OPTICS: = 1.486-1.550; o = 1.658-1.740

Uniaxial (-)

OCCURRENCE: Occurs in all types of rocks as the most abundant carbonate mineral on Earth. Found in veins, ore deposits, and as a constituent of rock limestone and marble. Crystals often large (many inches) and transparent. Limestone onyx is the material of most limestone caves, usually banded in shades of tan and brown. (Note: this is not the quartz-variety onyx). Iceland spar is colorless calcite, transparent, sometimes in large masses. The name alabaster refers to gypsum and is incorrect when applied to calcite. Gem material is commonly seen from the following localities: Missouri (colorless), Baja California (brown), Canada, New York, Montana, England, Mexico, Iceland (colorless), and the USSR (pale yellow).

CALCITE: Paramca, Spain (cobaltian, 3.40), Mexico (12.55)
CALCITE: Paramca, Spain (cobaltian, 3.40), Mexico (12.55). Photo © Joel E. Arem, PhD, FGA. Used with permission.

Smithsonian Institution (Washington, D.C): 75.8 and 45.8 (golden-brown, Baja)

Devonian Group (Calgary, Alberta, Canada): 7.5 (Cobaltocalcite, Spain)

Private Collection: 4,440 (colorless); 1156 carats (colorless, twinned); 474 (yellowish, USSR)

National Museums of Canada (Ottawa, Ontario): 606 (light yellow cushion cut, with sulfide inclusions; Bancroft, Ontario, Canada); 168.2 (colorless, Portuguese cut)

Harvard University: 1260 (Bancroft, Ontario, Canada)

Royal Ontario Museum (Toronto, Ontario, Canada): 183 (colorless, Balmat, New York)

Gemological Institute of America: 48 (yellow, USSR)

COMMENTS: Calcite is common and abundant throughout the world.
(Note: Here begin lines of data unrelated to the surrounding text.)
<file path="config.mk">
export PLATFORM = sky130hd
export DESIGN_NAME = lpa_sensor_flat
export DESIGN_NICKNAME = d
export VERILOG_FILES = /design/src/common/lpa_pkg.sv /design/src/common/lpa_link_if.sv /design/src/hw/lpa_sensor.sv /design/src/flat_wrapper.sv
export SDC_FILE = /design/constraint.sdc
export NUM_CORES = 2
export LEC_CHECK = 0
export ABC_AREA = 1
export BUFFER_PORTS_ARGS = -buffer_cell sky130_fd_sc_hd__buf_4
export CORE_MARGIN = 3
export CORE_UTILIZATION = 30
export DETAILED_ROUTE_END_ITERATION = 10
export SLEW_MARGIN = 20
export SYNTH_ARGS = -nofsm -noshare
export SYNTH_HDL_FRONTEND = slang
export SYNTH_SLANG_ARGS = --single-unit
</file>
<file path="constraint.sdc">
create_clock -name ref_clk_i -period 17.9 [get_ports ref_clk_i]
set_input_delay 2.685 -clock ref_clk_i [delete_from_list [all_inputs] [get_ports ref_clk_i]]
set_output_delay 2.685 -clock ref_clk_i [all_outputs]
set_load 0.01 [all_outputs]
</file>
<file path="src/common/lpa_pkg.sv">
/*
 * Constants and types shared by both ends of the linear pixel array readout link.
 * Assumes a single 10 MHz clock common to sequencer and sensor model.
 */
package lpa_pkg;
    localparam int LPA_PIXELS = 64;
    localparam int LPA_IDX_W = 6;
    localparam logic [5:0] LPA_FIRST_UP = 6'h00;
    localparam logic [5:0] LPA_FIRST_DOWN = 6'h3F;
    localparam int LPA_SAMPLE_W = 8;
    localparam int LPA_INTEG_DEFAULT = 100;
    localparam logic [1:0] LPA_HOLD_CYCLES = 2'h1;
    localparam logic [15:0] LPA_CNT_RESET = 16'h0000;

    typedef enum logic [1:0] {
        LPA_IDLE = 2'b00,
        LPA_INTEG = 2'b01,
        LPA_HOLD = 2'b10,
        LPA_SCAN = 2'b11
    } lpa_state_t;
endpackage

</file>
<file path="src/common/lpa_link_if.sv">
/*
 * Link between the external sequencer and the pixel array sensor.
 * Assumes both ends run on the same clock, which the link itself does not carry.
 */
`timescale 1ns/10ps
`default_nettype none
interface lpa_link_if;
    import lpa_pkg::*;
    logic start_in;
    logic scan_direction_select;
    logic [LPA_SAMPLE_W-1:0] analog_pixel_out;
    logic pixel_valid;
    logic [LPA_IDX_W-1:0] pixel_index;
    logic chain_out;

    modport sensor (
        input start_in,
        input scan_direction_select,
        output analog_pixel_out,
        output pixel_valid,
        output pixel_index,
        output chain_out
    );
    modport sequencer (
        output start_in,
        output scan_direction_select,
        input analog_pixel_out,
        input pixel_valid,
        input pixel_index,
        input chain_out
    );
endinterface
`default_nettype wire

</file>
<file path="src/hw/lpa_sensor.sv">
/*
 * Digital model of the 64-pixel linear sensor: integration, hold and scan.
 * Assumes start and direction arrive from logic on the same clock.
 */
// Function
// - Start sampled high begins integration everywhere
// - Sixty-four pixels take part each cycle
// - Each held pixel appears one clock
// - Shift register steps one pixel per clock
// - Odd and even bus lines alternate
// - Direction low scans up from zero
// - Direction high scans down from 63
// - Start still high restarts integration
// - Reset clears all internal registers
`timescale 1ns/10ps
`default_nettype none
module lpa_sensor
    import lpa_pkg::*;
#(
    parameter int PIXELS = LPA_PIXELS
) (
    input wire logic ref_clk_i,
    input wire logic srst_i,
    input wire logic [PIXELS*LPA_SAMPLE_W-1:0] light_level_i,
    output logic integrating_o,
    lpa_link_if.sensor link
);
    localparam int PAIRS = PIXELS / 2;

    lpa_state_t state_reg;
    logic [LPA_SAMPLE_W-1:0] light_meta_reg [PIXELS];
    logic [LPA_SAMPLE_W-1:0] light_sync_reg [PIXELS];
    logic [LPA_SAMPLE_W-1:0] held_reg [PIXELS];
    logic [LPA_SAMPLE_W-1:0] even_line [PAIRS];
    logic [LPA_SAMPLE_W-1:0] odd_line [PAIRS];
    logic [LPA_SAMPLE_W-1:0] even_bus;
    logic [LPA_SAMPLE_W-1:0] odd_bus;
    logic [LPA_IDX_W-1:0] idx_reg;
    logic dir_reg;
    logic line_sel_reg;
    logic scanning;
    logic capture;
    logic last_pixel;

    // The six-bit pointer and the pairing of bus lines serve exactly this array length.
    if (PIXELS != LPA_PIXELS) begin : g_size_check
        $error("lpa_sensor serves exactly 64 pixels");
    end
    if ((1 << LPA_IDX_W) != PIXELS) begin : g_width_check
        $error("pixel pointer width does not match the array length");
    end

    assign scanning = (state_reg == LPA_SCAN);
    assign capture = (state_reg == LPA_INTEG) && !link.start_in;
    assign integrating_o = (state_reg == LPA_INTEG);

    // Descending scans end at pixel 0, ascending ones at the top pixel.
    always_comb begin
        if (dir_reg) begin
            last_pixel = (idx_reg == LPA_FIRST_UP);
        end else begin
            last_pixel = (idx_reg == LPA_FIRST_DOWN);
        end
    end

    // Sequence: idle, integrate while start is high, hold one clock, then scan.
    always_ff @(posedge ref_clk_i) begin
        if (srst_i) begin
            state_reg <= LPA_IDLE;
        end else begin
            case (state_reg)
                LPA_IDLE: begin
                    if (link.start_in) begin
                        state_reg <= LPA_INTEG;
                    end
                end
                LPA_INTEG: begin
                    if (!link.start_in) begin
                        state_reg <= LPA_HOLD;
                    end
                end
                LPA_HOLD: begin
                    state_reg <= LPA_SCAN;
                end
                LPA_SCAN: begin
                    if (last_pixel && link.start_in) begin
                        state_reg <= LPA_INTEG;
                    end else if (last_pixel) begin
                        state_reg <= LPA_IDLE;
                    end
                end
                default: begin
                    state_reg <= LPA_IDLE;
                end
            endcase
        end
    end

    // Each pixel brings its light level across two flip-flops before anything reads it.
    for (genvar p = 0; p < PIXELS; p++) begin : g_pix
        always_ff @(posedge ref_clk_i) begin
            if (srst_i) begin
                light_meta_reg[p] <= '0;
                light_sync_reg[p] <= '0;
            end else begin
                light_meta_reg[p] <= light_level_i[p*LPA_SAMPLE_W +: LPA_SAMPLE_W];
                light_sync_reg[p] <= light_meta_reg[p];
            end
        end

        // All pixels are held on the same edge, when integration ends.
        always_ff @(posedge ref_clk_i) begin
            if (srst_i) begin
                held_reg[p] <= '0;
            end else if (capture) begin
                held_reg[p] <= light_sync_reg[p];
            end
        end
    end

    // Even pixels sit on one bus line and odd pixels on the other.
    for (genvar q = 0; q < PAIRS; q++) begin : g_pair
        assign even_line[q] = held_reg[2*q];
        assign odd_line[q] = held_reg[2*q+1];
    end

    // Direction is taken once per scan, at the hold edge.
    always_ff @(posedge ref_clk_i) begin
        if (srst_i) begin
            dir_reg <= 1'b0;
        end else if (state_reg == LPA_HOLD) begin
            dir_reg <= link.scan_direction_select;
        end
    end

    // Shift pointer: loaded at hold, then one pixel further on every scan clock.
    always_ff @(posedge ref_clk_i) begin
        if (srst_i) begin
            idx_reg <= LPA_FIRST_UP;
        end else if (state_reg == LPA_HOLD) begin
            if (link.scan_direction_select) begin
                idx_reg <= LPA_FIRST_DOWN;
            end else begin
                idx_reg <= LPA_FIRST_UP;
            end
        end else if (scanning) begin
            if (dir_reg) begin
                idx_reg <= idx_reg - 6'h01;
            end else begin
                idx_reg <= idx_reg + 6'h01;
            end
        end
    end

    // The control logic flips the bus line on every pixel, apart from the shift pointer.
    always_ff @(posedge ref_clk_i) begin
        if (srst_i) begin
            line_sel_reg <= 1'b0;
        end else if (state_reg == LPA_HOLD) begin
            line_sel_reg <= link.scan_direction_select;
        end else if (scanning) begin
            line_sel_reg <= ~line_sel_reg;
        end
    end

    assign even_bus = even_line[idx_reg[LPA_IDX_W-1:1]];
    assign odd_bus = odd_line[idx_reg[LPA_IDX_W-1:1]];

    // Outputs come from flip-flops, so the sequencer samples settled values.
    always_ff @(posedge ref_clk_i) begin
        if (srst_i) begin
            link.pixel_valid <= 1'b0;
        end else begin
            link.pixel_valid <= scanning;
        end
    end

    // The index tells the sequencer which pixel the sample belongs to.
    always_ff @(posedge ref_clk_i) begin
        if (srst_i) begin
            link.pixel_index <= '0;
        end else begin
            link.pixel_index <= idx_reg;
        end
    end

    // One held voltage per clock, taken from the line that the control logic selects.
    always_ff @(posedge ref_clk_i) begin
        if (srst_i) begin
            link.analog_pixel_out <= '0;
        end else begin
            link.analog_pixel_out <= line_sel_reg ? odd_bus : even_bus;
        end
    end

    // The chain pulse travels with the last pixel so that a following sensor can take over.
    always_ff @(posedge ref_clk_i) begin
        if (srst_i) begin
            link.chain_out <= 1'b0;
        end else begin
            link.chain_out <= scanning && last_pixel;
        end
    end
endmodule
`default_nettype wire

</file>
<file path="src/flat_wrapper.sv">
// flat-port wrapper written by rule: the top's interface ports become plain ports
module lpa_sensor_flat import lpa_pkg::*;
#(
    parameter int PIXELS = LPA_PIXELS
)
  (ref_clk_i, srst_i, light_level_i, integrating_o, link_start_in, link_scan_direction_select, link_analog_pixel_out, link_pixel_valid, link_pixel_index, link_chain_out);
  lpa_link_if link_i ();
  input wire logic ref_clk_i;
  input wire logic srst_i;
  input wire logic [PIXELS*LPA_SAMPLE_W-1:0] light_level_i;
  output logic integrating_o;
  input wire logic [$bits(link_i.start_in)-1:0] link_start_in;
  input wire logic [$bits(link_i.scan_direction_select)-1:0] link_scan_direction_select;
  output wire logic [$bits(link_i.analog_pixel_out)-1:0] link_analog_pixel_out;
  output wire logic [$bits(link_i.pixel_valid)-1:0] link_pixel_valid;
  output wire logic [$bits(link_i.pixel_index)-1:0] link_pixel_index;
  output wire logic [$bits(link_i.chain_out)-1:0] link_chain_out;
  assign link_i.start_in = link_start_in;
  assign link_i.scan_direction_select = link_scan_direction_select;
  assign link_analog_pixel_out = link_i.analog_pixel_out;
  assign link_pixel_valid = link_i.pixel_valid;
  assign link_pixel_index = link_i.pixel_index;
  assign link_chain_out = link_i.chain_out;
  lpa_sensor #(.PIXELS(PIXELS)) u_core (.ref_clk_i(ref_clk_i), .srst_i(srst_i), .light_level_i(light_level_i), .integrating_o(integrating_o), .link(link_i));
endmodule
</file>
The material has little intrinsic value since it is not scarce. However, calcite is one of the most difficult of all minerals to be cut because of perfect cleavage in 3 directions. The cost of faceted stone is therefore mostly in the labor of cutting. Normally, a faceted stone breaks during cutting, and the finished gem is much smaller than the originally intended size. Therefore, a cut calcite over 50 carats is extremely rare. Faceted stones cut from material from many localities might turn up, but the lack of scarcity value is not encouraging to potential calcite cutters.

Limestone onyx is usually cut into slabs, made into vases, lamps, ashtrays, bookends, and many other decorative objects. It is usually banded in shades of brown, green, and buff. Marble is a metamorphic rock often used in construction and in making decorative carved objects. Coloration in the form of banding and streaks is due to impurities.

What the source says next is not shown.